Die Menschen, die seither Obdach in der Pfarrei gefunden haben, kommen aus Kiew, Schytomyr, Saporischschja und vielen anderen Orten der Ukraine. Sie seien erschöpft und sehr verängstigt, erzählt Pfarrer Grzegorz. „Die Flucht dauert oft tagelang. Die Straßen sind verstopft, und es gibt viele Kontrollstellen.“ Die meisten der Ankömmlinge ziehen nach ein oder zwei Tagen weiter nach Polen. „Die Menschen rechnen nicht mehr in Wochentagen, sie sagen: Am ersten Tag des Krieges, am zweiten Tag und so weiter. Mir kommen die Tage wie Monate vor.“ Niemand weiß, wie lange Lwiw und der Westen der Ukraine von Kämpfen verschont bleiben; Luftalarm hat es bisher schon mehrmals gegeben.
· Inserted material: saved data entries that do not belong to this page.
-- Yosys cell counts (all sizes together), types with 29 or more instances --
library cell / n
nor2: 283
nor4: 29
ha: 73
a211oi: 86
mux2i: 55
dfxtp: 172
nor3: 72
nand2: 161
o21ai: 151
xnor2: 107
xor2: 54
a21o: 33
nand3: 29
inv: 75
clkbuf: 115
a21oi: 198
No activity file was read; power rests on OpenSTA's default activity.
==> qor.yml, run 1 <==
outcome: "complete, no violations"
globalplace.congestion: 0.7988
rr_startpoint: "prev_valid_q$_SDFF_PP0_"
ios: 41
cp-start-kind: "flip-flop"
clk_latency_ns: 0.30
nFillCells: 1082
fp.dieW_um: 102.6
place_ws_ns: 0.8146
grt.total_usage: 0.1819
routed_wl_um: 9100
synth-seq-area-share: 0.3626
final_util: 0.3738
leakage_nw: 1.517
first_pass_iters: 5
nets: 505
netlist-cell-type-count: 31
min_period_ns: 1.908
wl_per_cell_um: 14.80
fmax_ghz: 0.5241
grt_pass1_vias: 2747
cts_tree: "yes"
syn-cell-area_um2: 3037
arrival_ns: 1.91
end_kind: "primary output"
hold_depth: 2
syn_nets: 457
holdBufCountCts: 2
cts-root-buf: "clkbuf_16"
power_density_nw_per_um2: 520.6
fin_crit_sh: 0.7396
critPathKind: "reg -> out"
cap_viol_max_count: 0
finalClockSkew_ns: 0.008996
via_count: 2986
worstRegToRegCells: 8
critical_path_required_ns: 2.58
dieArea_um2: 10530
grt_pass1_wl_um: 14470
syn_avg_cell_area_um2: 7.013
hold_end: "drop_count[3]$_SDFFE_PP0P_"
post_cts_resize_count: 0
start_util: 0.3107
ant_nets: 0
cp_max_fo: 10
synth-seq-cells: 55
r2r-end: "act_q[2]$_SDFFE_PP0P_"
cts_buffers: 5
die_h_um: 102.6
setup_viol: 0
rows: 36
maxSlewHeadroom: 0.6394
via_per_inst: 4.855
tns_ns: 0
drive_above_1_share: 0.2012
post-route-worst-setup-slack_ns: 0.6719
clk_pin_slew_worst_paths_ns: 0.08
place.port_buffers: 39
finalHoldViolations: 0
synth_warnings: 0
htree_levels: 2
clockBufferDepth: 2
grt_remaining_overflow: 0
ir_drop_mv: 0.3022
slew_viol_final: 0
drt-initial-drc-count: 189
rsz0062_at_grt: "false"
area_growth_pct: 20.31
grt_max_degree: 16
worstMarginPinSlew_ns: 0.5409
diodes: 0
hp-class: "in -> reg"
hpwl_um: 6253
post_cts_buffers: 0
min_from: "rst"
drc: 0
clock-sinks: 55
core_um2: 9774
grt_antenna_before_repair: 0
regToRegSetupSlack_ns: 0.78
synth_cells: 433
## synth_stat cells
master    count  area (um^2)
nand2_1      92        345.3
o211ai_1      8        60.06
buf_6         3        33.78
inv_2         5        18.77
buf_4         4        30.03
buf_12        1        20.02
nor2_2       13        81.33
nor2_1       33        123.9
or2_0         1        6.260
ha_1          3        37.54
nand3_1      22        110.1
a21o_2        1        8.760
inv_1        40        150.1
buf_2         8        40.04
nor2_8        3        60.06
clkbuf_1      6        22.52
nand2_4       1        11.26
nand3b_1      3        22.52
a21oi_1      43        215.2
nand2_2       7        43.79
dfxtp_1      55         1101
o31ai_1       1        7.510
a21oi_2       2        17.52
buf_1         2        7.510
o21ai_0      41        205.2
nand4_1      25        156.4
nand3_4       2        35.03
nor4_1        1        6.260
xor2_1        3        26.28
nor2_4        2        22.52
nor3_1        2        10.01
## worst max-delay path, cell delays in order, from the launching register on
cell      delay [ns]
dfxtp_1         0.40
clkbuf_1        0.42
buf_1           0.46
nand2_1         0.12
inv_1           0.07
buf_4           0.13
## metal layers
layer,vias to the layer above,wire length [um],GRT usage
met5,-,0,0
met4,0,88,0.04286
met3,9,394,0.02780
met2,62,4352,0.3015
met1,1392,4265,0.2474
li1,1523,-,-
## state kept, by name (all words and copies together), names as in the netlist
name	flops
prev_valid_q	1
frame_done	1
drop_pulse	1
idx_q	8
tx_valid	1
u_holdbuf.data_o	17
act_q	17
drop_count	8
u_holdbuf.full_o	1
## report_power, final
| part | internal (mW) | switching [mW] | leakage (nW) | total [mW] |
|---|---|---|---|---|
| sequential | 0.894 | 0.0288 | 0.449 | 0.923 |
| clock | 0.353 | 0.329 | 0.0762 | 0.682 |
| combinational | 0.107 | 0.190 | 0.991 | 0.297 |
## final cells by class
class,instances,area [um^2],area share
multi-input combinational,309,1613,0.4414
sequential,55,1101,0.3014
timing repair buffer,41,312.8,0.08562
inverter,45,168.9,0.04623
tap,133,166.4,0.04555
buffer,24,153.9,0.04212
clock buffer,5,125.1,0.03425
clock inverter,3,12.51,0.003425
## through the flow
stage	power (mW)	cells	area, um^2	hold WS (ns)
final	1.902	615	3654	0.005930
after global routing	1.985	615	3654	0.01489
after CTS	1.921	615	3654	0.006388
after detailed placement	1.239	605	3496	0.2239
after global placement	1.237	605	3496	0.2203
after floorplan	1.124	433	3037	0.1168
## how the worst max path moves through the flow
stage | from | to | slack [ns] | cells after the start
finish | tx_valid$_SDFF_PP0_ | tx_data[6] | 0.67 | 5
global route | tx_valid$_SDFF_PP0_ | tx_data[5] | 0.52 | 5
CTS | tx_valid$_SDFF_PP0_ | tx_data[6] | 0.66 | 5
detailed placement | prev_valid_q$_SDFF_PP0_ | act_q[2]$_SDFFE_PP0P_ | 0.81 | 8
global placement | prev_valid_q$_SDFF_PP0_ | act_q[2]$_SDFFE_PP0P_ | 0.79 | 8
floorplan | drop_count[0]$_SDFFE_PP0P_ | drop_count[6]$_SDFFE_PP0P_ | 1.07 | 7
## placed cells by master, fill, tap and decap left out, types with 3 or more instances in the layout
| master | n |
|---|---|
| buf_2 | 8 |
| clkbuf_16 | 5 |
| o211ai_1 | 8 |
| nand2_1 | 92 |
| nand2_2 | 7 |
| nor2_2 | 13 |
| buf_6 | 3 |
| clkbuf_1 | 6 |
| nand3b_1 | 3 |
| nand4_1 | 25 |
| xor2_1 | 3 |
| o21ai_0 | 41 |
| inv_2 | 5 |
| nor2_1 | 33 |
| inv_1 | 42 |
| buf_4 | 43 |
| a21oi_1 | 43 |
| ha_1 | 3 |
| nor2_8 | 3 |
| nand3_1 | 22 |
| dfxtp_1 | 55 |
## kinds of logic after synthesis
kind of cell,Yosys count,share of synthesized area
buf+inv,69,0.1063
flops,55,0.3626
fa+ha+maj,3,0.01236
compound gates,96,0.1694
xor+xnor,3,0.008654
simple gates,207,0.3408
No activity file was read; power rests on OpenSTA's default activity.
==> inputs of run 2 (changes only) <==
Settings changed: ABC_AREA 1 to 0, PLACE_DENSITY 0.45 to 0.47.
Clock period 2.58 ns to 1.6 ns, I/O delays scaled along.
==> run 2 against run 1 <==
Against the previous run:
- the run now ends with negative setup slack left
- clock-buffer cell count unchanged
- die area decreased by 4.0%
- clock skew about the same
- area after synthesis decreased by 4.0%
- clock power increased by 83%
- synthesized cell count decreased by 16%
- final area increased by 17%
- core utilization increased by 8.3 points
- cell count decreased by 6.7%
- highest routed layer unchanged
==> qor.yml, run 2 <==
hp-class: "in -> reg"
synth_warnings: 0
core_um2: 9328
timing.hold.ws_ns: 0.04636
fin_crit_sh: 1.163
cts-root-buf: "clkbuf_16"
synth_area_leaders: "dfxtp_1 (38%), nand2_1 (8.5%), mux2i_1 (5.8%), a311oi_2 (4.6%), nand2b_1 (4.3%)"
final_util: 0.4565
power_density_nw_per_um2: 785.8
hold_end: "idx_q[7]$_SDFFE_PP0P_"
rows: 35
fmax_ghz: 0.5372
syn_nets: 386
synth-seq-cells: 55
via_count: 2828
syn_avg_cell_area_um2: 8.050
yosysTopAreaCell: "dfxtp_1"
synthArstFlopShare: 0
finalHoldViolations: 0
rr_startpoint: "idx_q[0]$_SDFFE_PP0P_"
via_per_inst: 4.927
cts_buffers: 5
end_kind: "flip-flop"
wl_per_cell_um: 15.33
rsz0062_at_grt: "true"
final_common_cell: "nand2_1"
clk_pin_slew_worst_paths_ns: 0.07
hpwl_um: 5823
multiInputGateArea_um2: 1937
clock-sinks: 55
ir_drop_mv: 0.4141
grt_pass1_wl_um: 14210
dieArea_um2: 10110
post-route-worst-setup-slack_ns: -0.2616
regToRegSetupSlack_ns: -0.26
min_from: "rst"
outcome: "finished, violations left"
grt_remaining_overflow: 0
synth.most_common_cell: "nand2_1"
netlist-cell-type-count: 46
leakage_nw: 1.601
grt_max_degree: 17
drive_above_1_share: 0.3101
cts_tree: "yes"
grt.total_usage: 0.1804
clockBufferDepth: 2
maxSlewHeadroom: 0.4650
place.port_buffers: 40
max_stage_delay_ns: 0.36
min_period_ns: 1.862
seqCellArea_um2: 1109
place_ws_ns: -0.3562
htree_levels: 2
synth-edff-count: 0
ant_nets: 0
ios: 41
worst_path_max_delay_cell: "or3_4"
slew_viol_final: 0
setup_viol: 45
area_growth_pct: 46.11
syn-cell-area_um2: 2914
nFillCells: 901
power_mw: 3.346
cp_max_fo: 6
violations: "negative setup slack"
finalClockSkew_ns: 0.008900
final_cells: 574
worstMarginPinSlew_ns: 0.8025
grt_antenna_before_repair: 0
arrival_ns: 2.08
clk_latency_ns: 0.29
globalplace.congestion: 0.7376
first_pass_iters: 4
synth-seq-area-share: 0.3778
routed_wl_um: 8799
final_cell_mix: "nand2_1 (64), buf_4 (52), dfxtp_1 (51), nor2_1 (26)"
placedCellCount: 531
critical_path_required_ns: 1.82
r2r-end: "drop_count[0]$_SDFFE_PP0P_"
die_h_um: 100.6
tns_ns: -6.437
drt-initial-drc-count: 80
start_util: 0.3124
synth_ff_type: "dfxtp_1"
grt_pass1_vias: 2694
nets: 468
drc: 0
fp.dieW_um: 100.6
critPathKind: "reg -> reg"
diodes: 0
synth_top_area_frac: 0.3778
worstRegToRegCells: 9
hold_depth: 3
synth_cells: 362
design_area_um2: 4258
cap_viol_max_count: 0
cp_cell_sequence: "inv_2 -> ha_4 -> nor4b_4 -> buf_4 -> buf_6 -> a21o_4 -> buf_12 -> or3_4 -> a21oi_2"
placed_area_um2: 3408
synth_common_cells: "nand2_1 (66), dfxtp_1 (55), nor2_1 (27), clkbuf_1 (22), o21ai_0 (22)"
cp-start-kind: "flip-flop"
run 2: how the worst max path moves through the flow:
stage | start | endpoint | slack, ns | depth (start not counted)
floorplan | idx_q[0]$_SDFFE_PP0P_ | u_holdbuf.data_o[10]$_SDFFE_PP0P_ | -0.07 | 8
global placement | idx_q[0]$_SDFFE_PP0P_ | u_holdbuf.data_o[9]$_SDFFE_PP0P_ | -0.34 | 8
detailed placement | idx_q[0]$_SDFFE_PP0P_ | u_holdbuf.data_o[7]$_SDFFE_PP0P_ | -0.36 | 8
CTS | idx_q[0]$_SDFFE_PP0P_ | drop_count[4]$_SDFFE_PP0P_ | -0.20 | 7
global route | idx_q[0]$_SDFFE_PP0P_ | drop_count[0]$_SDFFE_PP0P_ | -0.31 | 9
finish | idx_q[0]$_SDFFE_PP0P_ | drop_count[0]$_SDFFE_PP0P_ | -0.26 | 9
==> src/rtl/irom_arbiter.sv <==
// Arbitrates the asynchronous-read instruction ROM between the fetch stage (IF)
// and the load/store unit (LS), with registered responses and configurable wait states.
module irom_arbiter #(
    parameter int          ADDR_BITS   = 20,
    parameter logic [31:0] BASE_ADDR   = 32'h1c000000,
    parameter int          WAIT_CYCLES = 1
) (
    input  logic                 clk,
    input  logic                 rst,
    input  logic                 if_req_valid,
    output logic                 if_req_ready,
    input  logic [31:0]          if_req_addr,
    output logic                 if_resp_valid,
    input  logic                 if_resp_ready,
    output logic [31:0]          if_resp_data,
    output logic                 if_resp_err,
    input  logic                 ls_req_valid,
    output logic                 ls_req_ready,
    input  logic [31:0]          ls_req_addr,
    output logic                 ls_resp_valid,
    input  logic                 ls_resp_ready,
    output logic [31:0]          ls_resp_data,
    output logic                 ls_resp_err,
    output logic [ADDR_BITS-1:0] rom_a,
    input  logic [31:0]          rom_spo
);

    typedef enum logic [1:0] {S_IDLE, S_WAIT, S_RESP} state_t;
    typedef enum logic {GNT_IF, GNT_LS} gnt_t;

    localparam logic [3:0] CNT_INIT = 4'(WAIT_CYCLES);

    state_t               state_q, state_d;
    gnt_t                 gnt_q, gnt_d;
    logic [3:0]           cnt_q, cnt_d;
    logic                 err_q, err_d;
    logic [ADDR_BITS-1:0] rom_a_q, rom_a_d;
    logic [31:0]          data_q, data_d;
    logic                 if_valid_q, if_valid_d;
    logic                 ls_valid_q, ls_valid_d;

    logic        sel_if, sel_ls;
    logic [31:0] req_addr, offset, index;
    logic        req_err;

    // gnt_q doubles as last_grant: on a tie the requester not served last wins.
    assign sel_if = if_req_valid & (~ls_req_valid | (gnt_q == GNT_LS));
    assign sel_ls = ls_req_valid & (~if_req_valid | (gnt_q == GNT_IF));

    assign if_req_ready = (state_q == S_IDLE) & sel_if;
    assign ls_req_ready = (state_q == S_IDLE) & sel_ls;

    assign req_addr = sel_ls ? ls_req_addr : if_req_addr;
    assign offset   = req_addr - BASE_ADDR;
    assign index    = offset >> 2;
    assign req_err  = (req_addr[1:0] != 2'b00) | (req_addr < BASE_ADDR) |
                      ((index >> ADDR_BITS) != 32'd0);

    always_comb begin
        // NOTE: every _d gets its current value first so no path leaves it unassigned (no latches).
        state_d    = state_q;
        gnt_d      = gnt_q;
        cnt_d      = cnt_q;
        err_d      = err_q;
        rom_a_d    = rom_a_q;
        data_d     = data_q;
        if_valid_d = if_valid_q;
        ls_valid_d = ls_valid_q;
        case (state_q)
            S_IDLE: begin
                if (sel_if || sel_ls) begin
                    gnt_d   = sel_ls ? GNT_LS : GNT_IF;
                    err_d   = req_err;
                    rom_a_d = req_err ? '0 : index[ADDR_BITS-1:0];
                    cnt_d   = CNT_INIT;
                    state_d = S_WAIT;
                end
            end
            S_WAIT: begin
                if (cnt_q == 4'd0) begin
                    data_d     = err_q ? 32'd0 : rom_spo;
                    if_valid_d = (gnt_q == GNT_IF);
                    ls_valid_d = (gnt_q == GNT_LS);
                    state_d    = S_RESP;
                end else begin
                    cnt_d = cnt_q - 4'd1;
                end
            end
            S_RESP: begin
                if ((if_valid_q && if_resp_ready) || (ls_valid_q && ls_resp_ready)) begin
                    if_valid_d = 1'b0;
                    ls_valid_d = 1'b0;
                    state_d    = S_IDLE;
                end
            end
            default: state_d = S_IDLE;
        endcase
    end

    // NOTE: state registers use non-blocking assignments so all flops update together at the edge.
    always_ff @(posedge clk) begin
        if (rst) begin
            state_q    <= S_IDLE;
            gnt_q      <= GNT_LS;
            cnt_q      <= 4'd0;
            err_q      <= 1'b0;
            rom_a_q    <= '0;
            data_q     <= 32'd0;
            if_valid_q <= 1'b0;
            ls_valid_q <= 1'b0;
        end else begin
            state_q    <= state_d;
            gnt_q      <= gnt_d;
            cnt_q      <= cnt_d;
            err_q      <= err_d;
            rom_a_q    <= rom_a_d;
            data_q     <= data_d;
            if_valid_q <= if_valid_d;
            ls_valid_q <= ls_valid_d;
        end
    end

    assign rom_a         = rom_a_q;
    assign if_resp_valid = if_valid_q;
    assign ls_resp_valid = ls_valid_q;
    assign if_resp_data  = data_q;
    assign ls_resp_data  = data_q;
    assign if_resp_err   = err_q;
    assign ls_resp_err   = err_q;

endmodule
Der Grenzübertritt zum Nachbarland Polen dauert derzeit Tage; sie stehen bis zu zwei Tage an der Grenze an, sagt Pfarrer Draus. An einzelnen Übergängen sei die Auto-Warteschlange bis zu 37 Kilometer lang. Seine Pfarrei unterstützt auch die Anlaufstellen dort, hat zum Beispiel Decken und Matratzen gespendet, damit die übermüdeten Menschen rasten können.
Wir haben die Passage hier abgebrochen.